Yazarın kalemi anca sıra dışılığın yollarından geçtikçe, yolu yeni ve heyecan verici  satırlara, yeni paragraflara çıkar. Sıradanlık yolu üzerinde hareket eden yazarın kalemi her zaman bildik satırlara; heyecansız,hareketsiz,bereketsiz satırlara  doğru yol alır. İyi bir yazarın;  sadece,  sıradan  bir varlık olarak sıra dışı  iç dünyasının karmaşasını  ustalıkla kontrol edebiliyor olması yetmez; bunun yanında bu sıra dışı ruhsal karmaşayı hakkı ile ifade edebilecek bir  sözcük tektoniğine de kaleminin yatkın olması gerekir.

“Hadi buyur buradan yak; sözcüklerin de tektoniği olur muymuş? ”  dediğinizi duyar gibiyim. Elbette ve bal gibi de olur. Kelime manası “mimari yapı” olan tektoniğin eski Yunancada ki karşılığı “inşaat”tır. Yazar sıra dışı iç dünyasının  gelgitlerini ve  kendi yada başkalarının yaşamlarının içine yansıttığı zenginliği, karmaşayı,güzelliği,acımasızlığı vs sözcük sözcük kodlayıp attığı zihnin derinliklerinden yerinde,sırasına ve tekniğine uygun bir şekilde çıkarıp  inşa ettiği mimari yapının “inşaat kalfasıdır” aynı zamanda. Bazen kendini “usta” sanan “çırakların” inşa ettiği şakülü kayıp mimarı yapıların konumuzla ilgisi yok.

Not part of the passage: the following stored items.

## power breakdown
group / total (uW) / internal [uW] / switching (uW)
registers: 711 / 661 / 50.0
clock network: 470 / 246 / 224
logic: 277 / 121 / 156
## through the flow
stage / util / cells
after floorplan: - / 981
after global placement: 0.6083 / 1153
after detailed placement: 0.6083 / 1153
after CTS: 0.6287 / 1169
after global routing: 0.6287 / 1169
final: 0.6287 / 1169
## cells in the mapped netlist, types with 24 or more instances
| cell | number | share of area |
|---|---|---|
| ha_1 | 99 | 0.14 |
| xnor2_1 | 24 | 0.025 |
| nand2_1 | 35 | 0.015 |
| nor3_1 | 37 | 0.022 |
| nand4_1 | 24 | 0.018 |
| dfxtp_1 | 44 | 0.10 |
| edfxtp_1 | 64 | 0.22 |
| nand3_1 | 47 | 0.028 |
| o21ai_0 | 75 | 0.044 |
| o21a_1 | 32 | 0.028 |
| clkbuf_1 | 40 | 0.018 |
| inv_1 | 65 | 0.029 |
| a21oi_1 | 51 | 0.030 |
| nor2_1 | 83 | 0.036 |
File: config.mk
export PLATFORM = sky130hd
export DESIGN_NAME = dct_it_math_flat
export DESIGN_NICKNAME = d
export VERILOG_FILES = /design/src/rtl/dct_it_math_if.sv /design/src/rtl/dct_it_math.sv /design/src/flat_wrapper.sv
export SDC_FILE = /design/constraint.sdc
export NUM_CORES = 2
export LEC_CHECK = 0
export BUFFER_PORTS_ARGS = -buffer_cell sky130_fd_sc_hd__buf_2
export CORE_MARGIN = 10
export CORE_UTILIZATION = 50
export CTS_BUF_LIST = sky130_fd_sc_hd__clkbuf_8
export DETAILED_ROUTE_END_ITERATION = 12
export PLACE_DENSITY_LB_ADDON = 0.12
export SETUP_SLACK_MARGIN = 0.02
export SLEW_MARGIN = 20
export SYNTH_ARGS = -nofsm -noshare
export SYNTH_HDL_FRONTEND = slang
export SYNTH_SLANG_ARGS = --single-unit
File: constraint.sdc
create_clock -name clk -period 46.1 [get_ports clk]
set_input_delay 9.22 -clock clk [delete_from_list [all_inputs] [get_ports clk]]
set_output_delay 9.22 -clock clk [all_outputs]
set_load 0.005 [all_outputs]
File: src/rtl/dct_it_math_if.sv
// Valid-qualified coefficient/sample bus for the 8-point inverse binDCT.
// The decoder drives in_*, the transform drives out_*.
interface dct_it_math_if #(
    parameter int W_I = 16,
    parameter int W_O = 8
);
    logic                  in_valid;
    logic [7:0][W_I-1:0]   in_data;
    logic                  out_valid;
    logic [7:0][W_O-1:0]   out_data;
    logic                  out_sat;

    modport master (
        output in_valid, in_data,
        input  out_valid, out_data, out_sat
    );

    modport slave (
        input  in_valid, in_data,
        output out_valid, out_data, out_sat
    );
endinterface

Ya ilham? Bu tektonik sürecin  ilhamla hiç mi aşna fişnesi yoktur?  Bence hiç yoktur. Madem tektonikten bahsediyoruz onunla açıklamaya çalışalım. Tektonik ile bizim kahir ekseriyetimizin tanışması yaşadığımız korkunç depremler sayesinde olmuştur.Her deprem  sonrası cam ekranda boy göstermek için sabırsızlanan deprem bilimcilerin ağzından duyduğumuz  “levha tektoniği,tektonik hareketler” gibi kelamlardan hafızamızın süzgecine takılan yegane kırıntıdır; tektonik.   “Levha tektoniğinin” ne zaman depremle sonuçlanacağının kestirilemeyeceği gibi , “sözcüklerin tektoniğinin” de ne zaman ilham olup bir eserle sonuçlanacağını kestirmek imkansızdır. Ancak levha tektoniğinin aktif olduğu bir kuşak üzerinde yaşıyorsanız;  belki depremin ne zaman olacağını kestiremezsiniz ama olduğunda ona karşı hazırlıksız yakalanmasınız. Eğer bir yazar olarak sözcüklerin tektoniğinden haberdar iseniz, bu hareketin enerji biriktirdiğini ve bu enerjinin kestiremeyeceğiniz bir zamanda enerjisini “ilham” olarak boşaltacağını bilir; buna hazırlıklı olursanız,  tıpki depremleri kaydeden  sismografın kalemi gibi en ufak bir sarsıntıyı atlamadan kaleminiz kendiliğinden kağıt üzerinde kayarak işler.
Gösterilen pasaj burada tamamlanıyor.